Our lab will be moving to Washington University in St. Louis in July 2021. We are looking for two highly motivated postdoctoral scholars to work on NSF and DoD funded projects. One postdoctoral scholar will use human single-neuron recordings to study the neural circuits underlying social attention, and the other postdoctoral scholar will use multimodal neuroimaging techniques to study social behavior and brain networks in people with autism. The research will be conducted in a highly collaborative environment using state-of-the-art equipment, facilities, and analytical methods. The postdoctoral scholars will collaborate with an established team of investigators within and outside WashU and have ample opportunity to learn new techniques and methods.
- Applicants must hold a Ph.D. in systems, cognitive, or computational neuroscience, or in physics, electrical engineering, or computer science, with relevant research expertise in neuroscience.
- Applicants must also have strong programming (Matlab or similar) skills.
- Individuals with previous human intracranial EEG expertise and/or macaque single-neuron recordings that wish to expand into human single-unit recordings are encouraged to apply.

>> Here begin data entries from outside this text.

File: config.mk
export PLATFORM = sky130hd
export DESIGN_NAME = fpu_decode_queue
export DESIGN_NICKNAME = d
export VERILOG_FILES = /design/src/rtl/fpu_decode_queue.sv
export SDC_FILE = /design/constraint.sdc
export NUM_CORES = 1
export LEC_CHECK = 0
export CORE_UTILIZATION = 35
export DETAILED_ROUTE_END_ITERATION = 6
export PLACE_DENSITY_LB_ADDON = 0.08
export SLEW_MARGIN = 5
export SYNTH_ARGS = -nofsm -noshare
export SYNTH_HDL_FRONTEND = slang
export SYNTH_SLANG_ARGS = --single-unit
File: constraint.sdc
create_clock -name CLK -period 11.6 [get_ports CLK]
set_input_delay 2.32 -clock CLK [delete_from_list [all_inputs] [get_ports CLK]]
set_output_delay 2.32 -clock CLK [all_outputs]
set_load 0.01 [all_outputs]
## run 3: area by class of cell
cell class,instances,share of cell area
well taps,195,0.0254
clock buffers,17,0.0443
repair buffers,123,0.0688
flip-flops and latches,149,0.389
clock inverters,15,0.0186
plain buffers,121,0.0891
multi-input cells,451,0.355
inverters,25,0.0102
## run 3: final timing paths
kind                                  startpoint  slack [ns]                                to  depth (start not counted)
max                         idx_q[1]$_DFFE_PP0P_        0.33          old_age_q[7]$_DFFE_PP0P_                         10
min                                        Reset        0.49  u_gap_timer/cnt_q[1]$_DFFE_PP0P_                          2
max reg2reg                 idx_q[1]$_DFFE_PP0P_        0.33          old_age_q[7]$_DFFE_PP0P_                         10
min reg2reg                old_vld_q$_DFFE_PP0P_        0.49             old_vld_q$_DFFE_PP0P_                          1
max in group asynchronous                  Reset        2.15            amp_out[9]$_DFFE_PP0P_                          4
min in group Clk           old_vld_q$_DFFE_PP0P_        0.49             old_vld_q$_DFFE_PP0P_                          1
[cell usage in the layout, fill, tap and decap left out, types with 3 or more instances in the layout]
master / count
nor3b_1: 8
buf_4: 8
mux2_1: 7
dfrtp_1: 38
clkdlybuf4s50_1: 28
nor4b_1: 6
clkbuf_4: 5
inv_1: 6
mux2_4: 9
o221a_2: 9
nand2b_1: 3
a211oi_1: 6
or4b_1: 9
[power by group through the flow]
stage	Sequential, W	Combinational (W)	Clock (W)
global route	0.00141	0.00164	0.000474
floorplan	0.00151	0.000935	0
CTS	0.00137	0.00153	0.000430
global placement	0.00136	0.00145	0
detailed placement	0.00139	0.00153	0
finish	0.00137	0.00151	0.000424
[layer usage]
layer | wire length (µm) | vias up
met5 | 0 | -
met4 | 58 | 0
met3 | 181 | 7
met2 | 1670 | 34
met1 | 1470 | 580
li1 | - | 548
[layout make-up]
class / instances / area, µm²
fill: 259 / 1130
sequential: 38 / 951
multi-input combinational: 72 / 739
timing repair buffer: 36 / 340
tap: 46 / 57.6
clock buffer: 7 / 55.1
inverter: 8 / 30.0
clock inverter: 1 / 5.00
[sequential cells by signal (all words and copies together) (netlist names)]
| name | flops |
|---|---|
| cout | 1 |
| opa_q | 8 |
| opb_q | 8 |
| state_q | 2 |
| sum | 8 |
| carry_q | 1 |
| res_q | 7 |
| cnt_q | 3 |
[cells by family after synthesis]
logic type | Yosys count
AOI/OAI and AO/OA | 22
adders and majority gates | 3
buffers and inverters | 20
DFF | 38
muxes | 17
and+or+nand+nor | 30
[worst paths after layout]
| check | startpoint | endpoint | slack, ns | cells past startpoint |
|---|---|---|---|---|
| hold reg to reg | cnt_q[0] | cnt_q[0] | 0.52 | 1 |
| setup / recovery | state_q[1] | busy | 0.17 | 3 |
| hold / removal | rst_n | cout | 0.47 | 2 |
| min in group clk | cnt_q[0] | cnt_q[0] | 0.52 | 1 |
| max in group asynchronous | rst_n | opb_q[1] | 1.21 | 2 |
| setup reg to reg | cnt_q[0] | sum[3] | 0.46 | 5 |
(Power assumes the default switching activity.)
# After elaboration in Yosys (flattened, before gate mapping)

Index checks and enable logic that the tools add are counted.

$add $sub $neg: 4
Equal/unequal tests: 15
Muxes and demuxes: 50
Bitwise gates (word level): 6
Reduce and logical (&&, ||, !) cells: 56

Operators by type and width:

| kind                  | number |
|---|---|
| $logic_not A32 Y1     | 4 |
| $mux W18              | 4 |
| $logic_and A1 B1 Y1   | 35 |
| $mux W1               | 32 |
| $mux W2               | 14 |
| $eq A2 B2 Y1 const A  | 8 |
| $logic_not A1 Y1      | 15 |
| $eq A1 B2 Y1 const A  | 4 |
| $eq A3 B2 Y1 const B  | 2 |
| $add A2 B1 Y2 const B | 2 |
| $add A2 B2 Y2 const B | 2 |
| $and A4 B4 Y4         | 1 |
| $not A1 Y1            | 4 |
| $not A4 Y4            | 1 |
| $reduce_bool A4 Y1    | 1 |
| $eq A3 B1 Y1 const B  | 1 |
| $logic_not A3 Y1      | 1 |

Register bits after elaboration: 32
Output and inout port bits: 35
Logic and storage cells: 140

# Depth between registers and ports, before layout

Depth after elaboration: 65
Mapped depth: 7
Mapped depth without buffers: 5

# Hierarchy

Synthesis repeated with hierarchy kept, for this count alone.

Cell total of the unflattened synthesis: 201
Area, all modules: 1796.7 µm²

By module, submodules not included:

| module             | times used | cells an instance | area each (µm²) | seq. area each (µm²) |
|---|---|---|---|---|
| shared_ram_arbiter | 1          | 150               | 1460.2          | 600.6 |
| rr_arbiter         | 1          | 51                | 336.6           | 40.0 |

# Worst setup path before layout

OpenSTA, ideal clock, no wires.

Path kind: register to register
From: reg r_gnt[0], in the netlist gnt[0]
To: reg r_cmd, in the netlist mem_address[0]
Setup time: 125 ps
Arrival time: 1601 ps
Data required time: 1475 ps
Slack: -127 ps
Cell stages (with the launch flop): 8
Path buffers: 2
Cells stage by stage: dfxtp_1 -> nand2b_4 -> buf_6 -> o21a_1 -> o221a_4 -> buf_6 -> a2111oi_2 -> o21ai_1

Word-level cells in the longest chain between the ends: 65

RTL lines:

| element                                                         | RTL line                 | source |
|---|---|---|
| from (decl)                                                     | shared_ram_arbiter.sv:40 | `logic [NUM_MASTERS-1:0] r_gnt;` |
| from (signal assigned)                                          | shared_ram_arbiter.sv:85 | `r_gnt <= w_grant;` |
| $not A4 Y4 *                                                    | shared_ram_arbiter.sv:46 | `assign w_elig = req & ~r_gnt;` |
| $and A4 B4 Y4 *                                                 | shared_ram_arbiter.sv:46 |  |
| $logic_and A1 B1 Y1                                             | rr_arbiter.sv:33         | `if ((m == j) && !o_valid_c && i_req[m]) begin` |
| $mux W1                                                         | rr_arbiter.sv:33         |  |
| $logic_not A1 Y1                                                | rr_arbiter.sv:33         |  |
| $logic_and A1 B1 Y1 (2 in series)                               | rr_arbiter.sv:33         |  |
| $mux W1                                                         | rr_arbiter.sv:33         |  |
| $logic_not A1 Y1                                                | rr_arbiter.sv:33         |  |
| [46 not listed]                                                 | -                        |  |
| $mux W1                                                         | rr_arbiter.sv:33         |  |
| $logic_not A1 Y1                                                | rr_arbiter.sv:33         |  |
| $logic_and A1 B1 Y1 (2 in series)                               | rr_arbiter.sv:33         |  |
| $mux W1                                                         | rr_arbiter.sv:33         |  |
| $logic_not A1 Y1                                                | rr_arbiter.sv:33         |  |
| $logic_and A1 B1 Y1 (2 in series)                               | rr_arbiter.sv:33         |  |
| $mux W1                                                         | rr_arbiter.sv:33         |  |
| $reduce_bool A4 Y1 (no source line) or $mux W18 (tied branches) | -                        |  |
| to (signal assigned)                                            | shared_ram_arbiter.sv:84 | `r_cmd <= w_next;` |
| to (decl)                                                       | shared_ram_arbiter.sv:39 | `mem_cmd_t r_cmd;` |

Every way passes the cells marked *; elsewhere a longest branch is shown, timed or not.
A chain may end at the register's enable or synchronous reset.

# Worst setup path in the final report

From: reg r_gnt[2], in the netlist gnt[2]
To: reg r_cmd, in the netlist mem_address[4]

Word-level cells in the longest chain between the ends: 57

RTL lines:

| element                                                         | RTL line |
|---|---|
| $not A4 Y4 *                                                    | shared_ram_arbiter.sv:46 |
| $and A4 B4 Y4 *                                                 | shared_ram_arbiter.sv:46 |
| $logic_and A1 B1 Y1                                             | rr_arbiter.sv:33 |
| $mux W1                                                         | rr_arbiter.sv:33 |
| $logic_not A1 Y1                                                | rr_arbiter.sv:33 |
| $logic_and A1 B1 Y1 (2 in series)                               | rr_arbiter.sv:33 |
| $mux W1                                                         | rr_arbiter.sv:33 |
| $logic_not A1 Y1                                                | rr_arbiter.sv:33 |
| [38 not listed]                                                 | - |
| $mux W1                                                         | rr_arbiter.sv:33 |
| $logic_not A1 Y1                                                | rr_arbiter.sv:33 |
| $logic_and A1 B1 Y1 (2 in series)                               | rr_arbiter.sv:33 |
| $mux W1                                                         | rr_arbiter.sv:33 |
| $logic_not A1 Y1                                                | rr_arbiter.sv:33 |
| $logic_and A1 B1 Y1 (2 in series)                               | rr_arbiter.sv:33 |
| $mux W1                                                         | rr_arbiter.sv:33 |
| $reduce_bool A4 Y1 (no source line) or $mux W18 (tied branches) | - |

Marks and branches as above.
$ cat src/rtl/rr_bus_arbiter.sv
// N-master round-robin bus arbiter, no preemption, one idle turnaround cycle between owners.
// Optional grant-length limit is built when ARB_TIMEOUT_EN is defined.
module rr_bus_arbiter #(
  parameter int unsigned NUM_MASTERS    = 4,
  parameter int unsigned MSEL_WIDTH     = 2,
  parameter int unsigned TIMEOUT_CYCLES = 256
) (
  input logic              clk,
  input logic              rstn,
  rr_bus_arbiter_if.master bus
);

  localparam int unsigned IDX_W = (NUM_MASTERS > 1) ? $clog2(NUM_MASTERS) : 1;

  if (NUM_MASTERS < 2 || MSEL_WIDTH < IDX_W || TIMEOUT_CYCLES < 1) begin : g_bad_cfg
    $error("rr_bus_arbiter: invalid parameter set");
  end

  typedef enum logic [1:0] {
    IDLE    = 2'd0,
    GRANT   = 2'd1,
    RELEASE = 2'd2
  } state_t;

  state_t                 state_q, state_d;
  logic [NUM_MASTERS-1:0] grant_q, grant_d;
  logic [MSEL_WIDTH-1:0]  msel_q, msel_d;
  logic                   busy_q, busy_d;
  logic                   timeout_q, timeout_d;
  logic [IDX_W-1:0]       owner_q, owner_d;
  logic [IDX_W-1:0]       last_q, last_d;

  logic                   pick_valid;
  logic [IDX_W-1:0]       pick_idx;
  int unsigned            cand;

`ifdef ARB_TIMEOUT_EN
  localparam int unsigned CNT_W = $clog2(TIMEOUT_CYCLES + 1);
  logic [CNT_W-1:0] cnt_q, cnt_d;
`endif

  // Rotating priority: first requester after the last owner, wrapping around.
  always_comb begin
    pick_valid = 1'b0;
    pick_idx   = '0;
    cand       = 0;
    for (int unsigned k = 1; k <= NUM_MASTERS; k++) begin
      cand = (32'(last_q) + k) % NUM_MASTERS;
      if (!pick_valid && bus.breq[IDX_W'(cand)]) begin
        pick_valid = 1'b1;
        pick_idx   = IDX_W'(cand);
      end
    end
  end

  always_comb begin
    state_d   = state_q;
    grant_d   = grant_q;
    msel_d    = msel_q;
    busy_d    = busy_q;
    timeout_d = 1'b0;
    owner_d   = owner_q;
    last_d    = last_q;
`ifdef ARB_TIMEOUT_EN
    cnt_d     = cnt_q;
`endif
    case (state_q)
      IDLE, RELEASE: begin
        grant_d = '0;
        busy_d  = 1'b0;
        state_d = IDLE;
        if (pick_valid) begin
          state_d           = GRANT;
          grant_d[pick_idx] = 1'b1;
          msel_d            = MSEL_WIDTH'(pick_idx);
          owner_d           = pick_idx;
          busy_d            = 1'b1;
`ifdef ARB_TIMEOUT_EN
          cnt_d             = CNT_W'(1);
`endif
        end
      end
      GRANT: begin
        if (!bus.breq[owner_q]) begin
          state_d = RELEASE;
          grant_d = '0;
          busy_d  = 1'b0;
          last_d  = owner_q;
`ifdef ARB_TIMEOUT_EN
        end else if (cnt_q == CNT_W'(TIMEOUT_CYCLES)) begin
          // Owner overstayed: force release and hand priority to the next master.
          state_d   = RELEASE;
          grant_d   = '0;
          busy_d    = 1'b0;
          last_d    = owner_q;
          timeout_d = 1'b1;
        end else begin
          cnt_d = cnt_q + CNT_W'(1);
`endif
        end
      end
      default: begin
        state_d = IDLE;
        grant_d = '0;
        busy_d  = 1'b0;
      end
    endcase
  end

  always_ff @(posedge clk or negedge rstn) begin
    if (!rstn) begin
      state_q   <= IDLE;
      grant_q   <= '0;
      msel_q    <= '0;
      busy_q    <= 1'b0;
      timeout_q <= 1'b0;
      owner_q   <= '0;
      last_q    <= IDX_W'(NUM_MASTERS - 1);
`ifdef ARB_TIMEOUT_EN
      cnt_q     <= '0;
`endif
    end else begin
      state_q   <= state_d;
      grant_q   <= grant_d;
      msel_q    <= msel_d;
      busy_q    <= busy_d;
      timeout_q <= timeout_d;
      owner_q   <= owner_d;
      last_q    <= last_d;
`ifdef ARB_TIMEOUT_EN
      cnt_q     <= cnt_d;
`endif
    end
  end

  assign bus.bgrant  = grant_q;
  assign bus.msel    = msel_q;
  assign bus.bbusy   = busy_q;
  assign bus.timeout = timeout_q;

endmodule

Our lab combines multimodal and advanced measurement techniques with sophisticated computational approaches to understand the neural mechanisms and neural computations underlying social attention, face processing, emotion, memory, and decision making. Overarching questions involve how the brain figures out what is important in the environment, how socially relevant stimuli pop out and attract attention, how faces are processed and represented in general, and how memory is modulated by attention. We are particularly interested in the neural computations underlying these cognitive processes: multimodal approaches allow us to investigate these questions from the microscopic single-neuron and neural circuit level using our state-of-the-art human single-neuron recordings as well as macroscopic level using fMRI, EEG, and intracranial EEG (sEEG and ECoG). These multimodal experimental approaches are powered by sophisticated computational approaches that can deal with complex and large datasets.